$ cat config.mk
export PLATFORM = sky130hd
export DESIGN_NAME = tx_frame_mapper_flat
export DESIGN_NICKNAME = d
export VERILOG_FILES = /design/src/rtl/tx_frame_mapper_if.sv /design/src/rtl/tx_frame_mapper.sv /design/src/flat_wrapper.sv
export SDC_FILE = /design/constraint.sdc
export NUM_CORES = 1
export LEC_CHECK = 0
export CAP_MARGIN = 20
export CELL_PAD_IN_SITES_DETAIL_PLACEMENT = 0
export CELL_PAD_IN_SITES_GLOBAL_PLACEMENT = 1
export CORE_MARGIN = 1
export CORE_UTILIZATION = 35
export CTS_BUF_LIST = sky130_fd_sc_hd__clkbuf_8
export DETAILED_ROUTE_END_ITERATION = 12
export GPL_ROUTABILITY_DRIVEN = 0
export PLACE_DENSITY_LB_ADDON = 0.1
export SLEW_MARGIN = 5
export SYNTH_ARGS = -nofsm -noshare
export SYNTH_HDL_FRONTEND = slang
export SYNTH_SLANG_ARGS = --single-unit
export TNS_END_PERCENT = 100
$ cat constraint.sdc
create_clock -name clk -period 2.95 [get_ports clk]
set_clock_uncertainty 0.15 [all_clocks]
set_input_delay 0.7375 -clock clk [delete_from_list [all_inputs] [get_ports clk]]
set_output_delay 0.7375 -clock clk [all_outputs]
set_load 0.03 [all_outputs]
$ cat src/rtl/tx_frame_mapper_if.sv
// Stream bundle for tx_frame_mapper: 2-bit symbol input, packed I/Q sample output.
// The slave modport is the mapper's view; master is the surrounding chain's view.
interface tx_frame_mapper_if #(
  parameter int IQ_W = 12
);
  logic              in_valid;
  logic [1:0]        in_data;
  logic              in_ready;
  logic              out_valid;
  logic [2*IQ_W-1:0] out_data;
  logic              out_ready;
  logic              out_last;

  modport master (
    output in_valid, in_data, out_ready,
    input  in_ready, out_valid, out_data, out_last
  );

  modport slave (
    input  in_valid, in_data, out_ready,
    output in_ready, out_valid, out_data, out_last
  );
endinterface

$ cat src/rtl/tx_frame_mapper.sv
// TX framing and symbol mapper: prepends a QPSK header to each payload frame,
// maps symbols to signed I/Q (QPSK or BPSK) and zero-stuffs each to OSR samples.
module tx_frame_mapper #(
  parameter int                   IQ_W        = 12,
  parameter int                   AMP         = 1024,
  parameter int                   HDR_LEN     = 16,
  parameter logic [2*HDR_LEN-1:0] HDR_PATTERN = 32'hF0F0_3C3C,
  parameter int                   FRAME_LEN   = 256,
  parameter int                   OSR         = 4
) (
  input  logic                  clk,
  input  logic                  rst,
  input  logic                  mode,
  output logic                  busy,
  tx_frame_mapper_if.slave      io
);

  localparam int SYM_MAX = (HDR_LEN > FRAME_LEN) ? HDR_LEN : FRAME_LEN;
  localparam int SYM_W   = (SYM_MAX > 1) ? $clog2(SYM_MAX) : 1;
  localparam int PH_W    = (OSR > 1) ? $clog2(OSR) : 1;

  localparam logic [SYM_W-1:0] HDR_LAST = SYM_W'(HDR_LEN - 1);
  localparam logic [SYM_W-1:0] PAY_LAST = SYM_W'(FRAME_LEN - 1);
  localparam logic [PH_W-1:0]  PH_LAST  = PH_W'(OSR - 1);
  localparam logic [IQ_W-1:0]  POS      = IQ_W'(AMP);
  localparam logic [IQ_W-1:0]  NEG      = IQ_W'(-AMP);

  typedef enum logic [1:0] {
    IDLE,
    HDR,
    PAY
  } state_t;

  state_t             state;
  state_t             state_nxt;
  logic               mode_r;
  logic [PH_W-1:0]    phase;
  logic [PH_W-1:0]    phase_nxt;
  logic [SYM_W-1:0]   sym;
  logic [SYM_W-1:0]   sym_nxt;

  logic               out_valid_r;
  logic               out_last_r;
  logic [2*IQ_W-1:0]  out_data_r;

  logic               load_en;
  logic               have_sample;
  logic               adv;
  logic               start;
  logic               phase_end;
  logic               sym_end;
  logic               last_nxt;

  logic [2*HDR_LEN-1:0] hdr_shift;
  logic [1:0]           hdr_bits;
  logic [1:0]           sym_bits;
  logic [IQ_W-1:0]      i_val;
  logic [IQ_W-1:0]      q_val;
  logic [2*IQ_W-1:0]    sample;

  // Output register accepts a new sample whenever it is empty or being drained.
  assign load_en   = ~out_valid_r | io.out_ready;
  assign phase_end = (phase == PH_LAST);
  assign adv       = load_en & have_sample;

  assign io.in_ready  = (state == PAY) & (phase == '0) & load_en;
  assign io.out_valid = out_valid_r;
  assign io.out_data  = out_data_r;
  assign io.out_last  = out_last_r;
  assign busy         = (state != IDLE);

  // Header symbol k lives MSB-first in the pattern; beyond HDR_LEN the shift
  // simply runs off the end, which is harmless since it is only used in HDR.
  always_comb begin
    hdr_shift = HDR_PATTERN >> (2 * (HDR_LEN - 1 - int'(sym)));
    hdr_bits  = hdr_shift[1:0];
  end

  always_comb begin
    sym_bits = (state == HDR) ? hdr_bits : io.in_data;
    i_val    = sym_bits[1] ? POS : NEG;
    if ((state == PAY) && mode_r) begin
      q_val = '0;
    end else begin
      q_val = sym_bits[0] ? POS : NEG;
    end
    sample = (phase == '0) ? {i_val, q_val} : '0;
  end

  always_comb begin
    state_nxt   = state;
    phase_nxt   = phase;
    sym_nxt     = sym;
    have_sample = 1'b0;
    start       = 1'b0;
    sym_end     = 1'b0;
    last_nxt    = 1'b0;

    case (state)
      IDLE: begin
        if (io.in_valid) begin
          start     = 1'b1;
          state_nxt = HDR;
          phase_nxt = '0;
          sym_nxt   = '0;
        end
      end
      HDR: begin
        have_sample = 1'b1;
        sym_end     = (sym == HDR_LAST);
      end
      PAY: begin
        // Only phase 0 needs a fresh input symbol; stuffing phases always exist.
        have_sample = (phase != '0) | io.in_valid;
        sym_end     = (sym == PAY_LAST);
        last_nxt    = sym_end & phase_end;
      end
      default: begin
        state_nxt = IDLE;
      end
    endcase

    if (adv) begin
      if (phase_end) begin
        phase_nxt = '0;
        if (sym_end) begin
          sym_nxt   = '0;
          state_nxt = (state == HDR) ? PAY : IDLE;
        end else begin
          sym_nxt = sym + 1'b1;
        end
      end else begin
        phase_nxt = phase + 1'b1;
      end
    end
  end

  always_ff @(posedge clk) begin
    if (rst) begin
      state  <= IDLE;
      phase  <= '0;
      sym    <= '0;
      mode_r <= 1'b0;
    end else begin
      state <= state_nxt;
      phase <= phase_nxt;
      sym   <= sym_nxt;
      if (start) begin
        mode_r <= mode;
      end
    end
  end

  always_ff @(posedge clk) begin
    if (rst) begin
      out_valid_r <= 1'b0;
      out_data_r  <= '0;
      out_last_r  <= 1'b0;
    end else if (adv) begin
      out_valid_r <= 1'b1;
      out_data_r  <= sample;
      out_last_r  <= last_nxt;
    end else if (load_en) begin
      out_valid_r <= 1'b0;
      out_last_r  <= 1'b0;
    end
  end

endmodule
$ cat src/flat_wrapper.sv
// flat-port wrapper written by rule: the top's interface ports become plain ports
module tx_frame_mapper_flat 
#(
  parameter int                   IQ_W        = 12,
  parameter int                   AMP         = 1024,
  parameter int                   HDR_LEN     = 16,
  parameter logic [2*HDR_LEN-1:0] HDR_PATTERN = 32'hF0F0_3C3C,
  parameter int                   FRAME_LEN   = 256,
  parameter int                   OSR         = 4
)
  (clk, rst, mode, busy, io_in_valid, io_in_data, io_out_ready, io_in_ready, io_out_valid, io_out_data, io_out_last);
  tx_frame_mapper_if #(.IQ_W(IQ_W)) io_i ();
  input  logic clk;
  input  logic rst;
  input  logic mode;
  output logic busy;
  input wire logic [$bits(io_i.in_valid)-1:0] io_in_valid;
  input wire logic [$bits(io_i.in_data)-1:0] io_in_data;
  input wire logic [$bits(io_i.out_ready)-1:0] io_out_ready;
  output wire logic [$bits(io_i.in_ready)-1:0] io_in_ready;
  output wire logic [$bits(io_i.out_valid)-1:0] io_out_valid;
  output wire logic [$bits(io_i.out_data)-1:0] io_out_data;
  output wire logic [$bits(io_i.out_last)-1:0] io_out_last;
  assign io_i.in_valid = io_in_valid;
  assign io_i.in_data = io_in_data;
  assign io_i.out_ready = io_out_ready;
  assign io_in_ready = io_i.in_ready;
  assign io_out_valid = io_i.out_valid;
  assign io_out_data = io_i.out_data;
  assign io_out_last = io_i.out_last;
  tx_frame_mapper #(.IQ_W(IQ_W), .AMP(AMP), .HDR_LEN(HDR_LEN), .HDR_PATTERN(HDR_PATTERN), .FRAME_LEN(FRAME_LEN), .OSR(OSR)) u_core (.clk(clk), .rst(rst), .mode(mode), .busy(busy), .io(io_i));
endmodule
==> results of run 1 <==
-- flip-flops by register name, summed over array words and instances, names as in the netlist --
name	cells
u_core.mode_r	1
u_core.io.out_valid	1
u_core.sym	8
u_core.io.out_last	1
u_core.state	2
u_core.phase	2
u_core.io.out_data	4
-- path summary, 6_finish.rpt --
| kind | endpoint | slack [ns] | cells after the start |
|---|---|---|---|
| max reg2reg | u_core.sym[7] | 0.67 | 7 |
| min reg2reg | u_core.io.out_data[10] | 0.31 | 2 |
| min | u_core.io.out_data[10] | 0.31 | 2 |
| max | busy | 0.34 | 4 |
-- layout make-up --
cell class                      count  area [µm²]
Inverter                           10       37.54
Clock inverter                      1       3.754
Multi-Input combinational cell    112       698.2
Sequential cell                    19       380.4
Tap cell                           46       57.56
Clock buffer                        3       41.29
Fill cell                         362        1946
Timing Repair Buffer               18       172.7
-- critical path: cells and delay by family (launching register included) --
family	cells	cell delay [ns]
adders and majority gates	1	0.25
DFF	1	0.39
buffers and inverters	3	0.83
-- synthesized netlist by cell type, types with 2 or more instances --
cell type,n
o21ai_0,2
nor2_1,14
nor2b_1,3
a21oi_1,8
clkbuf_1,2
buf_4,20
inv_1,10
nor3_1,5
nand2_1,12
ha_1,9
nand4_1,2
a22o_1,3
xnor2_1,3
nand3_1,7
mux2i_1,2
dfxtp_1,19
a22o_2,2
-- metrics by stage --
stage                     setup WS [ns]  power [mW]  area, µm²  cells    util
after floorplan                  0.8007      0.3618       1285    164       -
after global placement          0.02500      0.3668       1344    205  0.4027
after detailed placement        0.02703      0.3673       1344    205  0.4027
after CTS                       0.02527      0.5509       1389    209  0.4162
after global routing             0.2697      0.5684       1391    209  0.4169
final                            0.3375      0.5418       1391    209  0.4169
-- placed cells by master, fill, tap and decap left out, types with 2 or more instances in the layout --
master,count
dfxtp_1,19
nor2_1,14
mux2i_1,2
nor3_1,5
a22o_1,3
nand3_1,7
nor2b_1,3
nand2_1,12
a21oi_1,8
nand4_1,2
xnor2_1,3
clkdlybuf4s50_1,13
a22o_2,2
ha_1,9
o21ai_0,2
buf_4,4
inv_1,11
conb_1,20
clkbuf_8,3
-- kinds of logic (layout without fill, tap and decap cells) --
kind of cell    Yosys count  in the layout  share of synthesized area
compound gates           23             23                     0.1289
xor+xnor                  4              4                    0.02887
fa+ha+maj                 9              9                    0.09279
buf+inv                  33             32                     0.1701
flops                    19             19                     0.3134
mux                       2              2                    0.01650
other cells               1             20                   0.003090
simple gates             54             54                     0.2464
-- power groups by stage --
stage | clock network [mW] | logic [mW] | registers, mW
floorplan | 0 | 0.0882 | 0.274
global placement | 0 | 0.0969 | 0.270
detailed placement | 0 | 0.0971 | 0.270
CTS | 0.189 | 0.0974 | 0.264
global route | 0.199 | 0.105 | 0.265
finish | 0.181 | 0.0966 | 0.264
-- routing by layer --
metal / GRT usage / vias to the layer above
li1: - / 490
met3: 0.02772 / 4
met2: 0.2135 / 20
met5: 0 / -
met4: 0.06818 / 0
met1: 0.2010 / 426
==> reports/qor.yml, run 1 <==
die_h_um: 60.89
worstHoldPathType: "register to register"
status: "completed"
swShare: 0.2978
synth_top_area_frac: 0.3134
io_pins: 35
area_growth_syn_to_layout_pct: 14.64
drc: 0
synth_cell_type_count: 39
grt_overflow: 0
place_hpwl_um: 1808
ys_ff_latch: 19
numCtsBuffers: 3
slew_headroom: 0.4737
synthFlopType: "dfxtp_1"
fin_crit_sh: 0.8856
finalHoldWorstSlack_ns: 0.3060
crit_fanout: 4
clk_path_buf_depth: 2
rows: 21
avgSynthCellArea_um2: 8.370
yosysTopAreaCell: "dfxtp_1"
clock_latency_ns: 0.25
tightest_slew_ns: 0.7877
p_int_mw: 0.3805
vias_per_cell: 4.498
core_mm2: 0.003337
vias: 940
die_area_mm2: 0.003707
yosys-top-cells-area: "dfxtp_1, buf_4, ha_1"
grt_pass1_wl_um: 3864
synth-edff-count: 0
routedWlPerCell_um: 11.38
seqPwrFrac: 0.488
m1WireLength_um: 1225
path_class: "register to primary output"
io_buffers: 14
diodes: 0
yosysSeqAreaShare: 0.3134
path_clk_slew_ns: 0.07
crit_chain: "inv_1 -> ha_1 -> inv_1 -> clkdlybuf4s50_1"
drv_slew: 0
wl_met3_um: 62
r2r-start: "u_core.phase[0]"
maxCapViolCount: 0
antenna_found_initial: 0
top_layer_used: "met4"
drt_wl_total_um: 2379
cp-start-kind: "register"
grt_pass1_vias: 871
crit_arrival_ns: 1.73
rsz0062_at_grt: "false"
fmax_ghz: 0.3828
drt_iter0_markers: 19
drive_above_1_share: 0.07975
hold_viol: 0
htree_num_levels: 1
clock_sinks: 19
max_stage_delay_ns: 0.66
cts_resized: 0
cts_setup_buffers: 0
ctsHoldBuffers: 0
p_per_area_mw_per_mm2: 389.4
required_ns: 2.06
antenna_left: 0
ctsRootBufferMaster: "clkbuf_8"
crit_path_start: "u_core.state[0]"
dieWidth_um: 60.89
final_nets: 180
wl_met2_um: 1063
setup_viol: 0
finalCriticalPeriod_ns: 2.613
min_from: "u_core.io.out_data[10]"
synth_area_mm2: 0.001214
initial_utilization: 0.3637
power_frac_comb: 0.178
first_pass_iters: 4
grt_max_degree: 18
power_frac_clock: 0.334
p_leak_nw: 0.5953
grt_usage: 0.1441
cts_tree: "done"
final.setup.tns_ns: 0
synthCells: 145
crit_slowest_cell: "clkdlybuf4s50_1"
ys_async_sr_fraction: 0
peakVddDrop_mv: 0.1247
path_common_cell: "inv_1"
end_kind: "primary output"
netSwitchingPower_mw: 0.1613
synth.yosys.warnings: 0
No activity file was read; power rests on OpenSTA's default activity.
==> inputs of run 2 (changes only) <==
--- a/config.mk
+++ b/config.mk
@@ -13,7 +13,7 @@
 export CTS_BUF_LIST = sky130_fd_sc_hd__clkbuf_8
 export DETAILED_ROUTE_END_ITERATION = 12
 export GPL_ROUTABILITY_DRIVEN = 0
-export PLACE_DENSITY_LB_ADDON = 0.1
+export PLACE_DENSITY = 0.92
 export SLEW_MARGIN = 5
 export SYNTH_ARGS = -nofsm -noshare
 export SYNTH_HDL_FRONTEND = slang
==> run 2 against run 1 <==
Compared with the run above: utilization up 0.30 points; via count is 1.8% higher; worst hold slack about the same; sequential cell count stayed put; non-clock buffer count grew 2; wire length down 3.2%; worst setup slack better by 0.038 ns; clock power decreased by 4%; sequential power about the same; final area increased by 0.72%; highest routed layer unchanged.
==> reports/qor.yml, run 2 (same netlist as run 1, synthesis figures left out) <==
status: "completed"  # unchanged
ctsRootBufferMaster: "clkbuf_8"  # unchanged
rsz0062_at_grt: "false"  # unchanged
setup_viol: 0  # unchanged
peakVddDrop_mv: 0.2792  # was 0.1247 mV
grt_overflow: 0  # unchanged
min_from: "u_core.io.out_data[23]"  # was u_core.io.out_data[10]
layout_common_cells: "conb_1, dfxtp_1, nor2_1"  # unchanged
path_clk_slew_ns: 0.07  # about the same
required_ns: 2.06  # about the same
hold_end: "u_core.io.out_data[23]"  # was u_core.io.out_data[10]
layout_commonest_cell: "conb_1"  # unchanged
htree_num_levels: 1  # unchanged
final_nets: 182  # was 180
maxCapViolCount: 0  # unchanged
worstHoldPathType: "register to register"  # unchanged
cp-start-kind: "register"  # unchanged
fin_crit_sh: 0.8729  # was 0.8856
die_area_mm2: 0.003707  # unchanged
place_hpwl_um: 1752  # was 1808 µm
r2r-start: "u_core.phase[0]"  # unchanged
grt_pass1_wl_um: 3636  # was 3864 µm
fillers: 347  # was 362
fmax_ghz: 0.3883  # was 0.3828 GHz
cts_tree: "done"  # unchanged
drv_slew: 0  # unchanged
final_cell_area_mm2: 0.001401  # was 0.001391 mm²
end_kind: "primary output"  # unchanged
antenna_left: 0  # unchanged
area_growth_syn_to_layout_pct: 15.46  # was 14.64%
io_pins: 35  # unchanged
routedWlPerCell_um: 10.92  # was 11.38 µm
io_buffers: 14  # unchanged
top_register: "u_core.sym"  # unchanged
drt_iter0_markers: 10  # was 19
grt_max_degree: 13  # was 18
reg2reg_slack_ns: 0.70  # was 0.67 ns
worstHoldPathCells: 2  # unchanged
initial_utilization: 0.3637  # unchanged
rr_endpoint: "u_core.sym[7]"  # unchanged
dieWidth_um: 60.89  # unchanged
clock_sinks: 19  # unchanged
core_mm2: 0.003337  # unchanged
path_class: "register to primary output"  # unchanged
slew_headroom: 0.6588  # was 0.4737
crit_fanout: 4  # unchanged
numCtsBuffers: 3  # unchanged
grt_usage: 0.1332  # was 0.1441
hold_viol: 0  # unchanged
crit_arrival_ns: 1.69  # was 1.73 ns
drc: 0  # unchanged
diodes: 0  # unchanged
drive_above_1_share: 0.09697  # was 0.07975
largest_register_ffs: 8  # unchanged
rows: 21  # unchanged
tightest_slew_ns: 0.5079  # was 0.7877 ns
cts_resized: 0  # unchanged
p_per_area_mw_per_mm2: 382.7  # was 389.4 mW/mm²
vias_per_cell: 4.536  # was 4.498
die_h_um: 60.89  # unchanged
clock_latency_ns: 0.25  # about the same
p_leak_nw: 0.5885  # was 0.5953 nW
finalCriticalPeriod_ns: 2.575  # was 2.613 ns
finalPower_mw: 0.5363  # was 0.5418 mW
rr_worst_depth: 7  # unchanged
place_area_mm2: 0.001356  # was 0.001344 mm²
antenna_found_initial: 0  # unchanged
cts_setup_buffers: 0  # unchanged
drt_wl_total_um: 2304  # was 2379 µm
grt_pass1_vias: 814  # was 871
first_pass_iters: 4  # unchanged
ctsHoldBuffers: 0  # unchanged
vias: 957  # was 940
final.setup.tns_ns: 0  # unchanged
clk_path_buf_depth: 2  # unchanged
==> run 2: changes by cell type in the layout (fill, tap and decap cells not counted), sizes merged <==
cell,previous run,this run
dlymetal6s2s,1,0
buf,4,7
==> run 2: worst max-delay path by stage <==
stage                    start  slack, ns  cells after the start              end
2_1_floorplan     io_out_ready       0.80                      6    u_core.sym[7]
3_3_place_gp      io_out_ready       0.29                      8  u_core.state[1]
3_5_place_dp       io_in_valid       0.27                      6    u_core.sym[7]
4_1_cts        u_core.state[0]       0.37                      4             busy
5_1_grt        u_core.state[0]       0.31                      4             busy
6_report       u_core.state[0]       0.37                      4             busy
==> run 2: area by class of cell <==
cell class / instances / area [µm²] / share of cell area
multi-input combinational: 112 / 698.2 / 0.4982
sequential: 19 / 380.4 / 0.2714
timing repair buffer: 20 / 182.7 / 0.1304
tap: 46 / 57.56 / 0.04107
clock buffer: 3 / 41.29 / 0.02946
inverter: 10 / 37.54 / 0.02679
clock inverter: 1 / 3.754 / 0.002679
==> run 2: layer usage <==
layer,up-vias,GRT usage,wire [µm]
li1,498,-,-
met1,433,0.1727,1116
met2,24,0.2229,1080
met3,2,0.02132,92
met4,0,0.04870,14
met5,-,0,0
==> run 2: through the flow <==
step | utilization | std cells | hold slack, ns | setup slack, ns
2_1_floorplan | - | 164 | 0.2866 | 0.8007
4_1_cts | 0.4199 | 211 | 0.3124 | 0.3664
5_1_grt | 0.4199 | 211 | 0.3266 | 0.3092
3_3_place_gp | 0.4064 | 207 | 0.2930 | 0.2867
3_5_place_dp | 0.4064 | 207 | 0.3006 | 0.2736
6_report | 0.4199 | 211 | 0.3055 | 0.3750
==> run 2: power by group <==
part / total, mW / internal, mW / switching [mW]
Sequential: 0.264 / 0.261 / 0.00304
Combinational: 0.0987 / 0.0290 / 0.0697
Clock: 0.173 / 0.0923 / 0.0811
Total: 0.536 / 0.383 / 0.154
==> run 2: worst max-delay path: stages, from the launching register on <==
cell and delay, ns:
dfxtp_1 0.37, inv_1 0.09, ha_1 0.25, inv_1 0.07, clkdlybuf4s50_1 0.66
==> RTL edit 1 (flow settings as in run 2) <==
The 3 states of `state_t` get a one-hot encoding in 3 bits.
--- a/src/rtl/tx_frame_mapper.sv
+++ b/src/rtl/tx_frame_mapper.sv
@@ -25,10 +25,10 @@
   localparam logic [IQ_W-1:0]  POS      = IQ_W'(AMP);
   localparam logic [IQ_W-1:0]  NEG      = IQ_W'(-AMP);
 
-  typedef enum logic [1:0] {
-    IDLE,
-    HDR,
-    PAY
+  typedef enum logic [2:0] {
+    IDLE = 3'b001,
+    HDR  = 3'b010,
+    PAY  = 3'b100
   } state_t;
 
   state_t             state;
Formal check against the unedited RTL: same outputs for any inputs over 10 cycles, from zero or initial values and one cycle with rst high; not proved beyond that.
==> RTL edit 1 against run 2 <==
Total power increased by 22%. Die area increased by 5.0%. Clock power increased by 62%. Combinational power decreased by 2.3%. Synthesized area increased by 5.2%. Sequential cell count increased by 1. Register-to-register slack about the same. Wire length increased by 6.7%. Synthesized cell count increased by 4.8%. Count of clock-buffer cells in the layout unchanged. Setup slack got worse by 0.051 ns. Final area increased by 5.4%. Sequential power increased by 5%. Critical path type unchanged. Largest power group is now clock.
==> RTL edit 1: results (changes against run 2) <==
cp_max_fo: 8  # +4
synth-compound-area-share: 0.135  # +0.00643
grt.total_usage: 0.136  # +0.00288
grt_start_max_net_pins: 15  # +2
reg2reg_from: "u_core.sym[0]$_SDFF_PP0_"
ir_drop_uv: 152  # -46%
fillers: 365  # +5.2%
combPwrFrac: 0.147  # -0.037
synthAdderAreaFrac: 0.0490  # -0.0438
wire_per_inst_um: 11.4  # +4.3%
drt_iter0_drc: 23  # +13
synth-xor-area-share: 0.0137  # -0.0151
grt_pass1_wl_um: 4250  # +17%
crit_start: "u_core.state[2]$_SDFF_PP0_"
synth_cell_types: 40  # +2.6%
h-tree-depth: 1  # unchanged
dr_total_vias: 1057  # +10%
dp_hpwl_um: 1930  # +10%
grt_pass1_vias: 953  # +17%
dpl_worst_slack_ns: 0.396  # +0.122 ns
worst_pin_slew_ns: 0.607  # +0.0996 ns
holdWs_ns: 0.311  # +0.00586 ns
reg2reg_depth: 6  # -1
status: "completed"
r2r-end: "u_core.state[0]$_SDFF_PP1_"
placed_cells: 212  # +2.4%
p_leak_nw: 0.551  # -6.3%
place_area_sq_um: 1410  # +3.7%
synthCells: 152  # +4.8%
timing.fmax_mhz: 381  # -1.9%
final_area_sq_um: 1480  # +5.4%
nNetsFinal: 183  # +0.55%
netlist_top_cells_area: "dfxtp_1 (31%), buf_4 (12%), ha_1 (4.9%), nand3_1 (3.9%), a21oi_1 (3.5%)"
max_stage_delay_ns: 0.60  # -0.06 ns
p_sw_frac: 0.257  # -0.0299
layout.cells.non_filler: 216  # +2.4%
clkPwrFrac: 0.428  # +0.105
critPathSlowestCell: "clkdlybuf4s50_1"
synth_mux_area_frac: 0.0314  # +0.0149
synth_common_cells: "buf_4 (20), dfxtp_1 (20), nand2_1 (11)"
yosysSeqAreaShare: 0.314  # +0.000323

_____

▸ Work order
Beginning at the line above that contains "# was 0.1441", return each line exactly through the line that contains "was 0.5418 mW", and no others.

▸ Finished task
grt_usage: 0.1332  # was 0.1441
hold_viol: 0  # unchanged
crit_arrival_ns: 1.69  # was 1.73 ns
drc: 0  # unchanged
diodes: 0  # unchanged
drive_above_1_share: 0.09697  # was 0.07975
largest_register_ffs: 8  # unchanged
rows: 21  # unchanged
tightest_slew_ns: 0.5079  # was 0.7877 ns
cts_resized: 0  # unchanged
p_per_area_mw_per_mm2: 382.7  # was 389.4 mW/mm²
vias_per_cell: 4.536  # was 4.498
die_h_um: 60.89  # unchanged
clock_latency_ns: 0.25  # about the same
p_leak_nw: 0.5885  # was 0.5953 nW
finalCriticalPeriod_ns: 2.575  # was 2.613 ns
finalPower_mw: 0.5363  # was 0.5418 mW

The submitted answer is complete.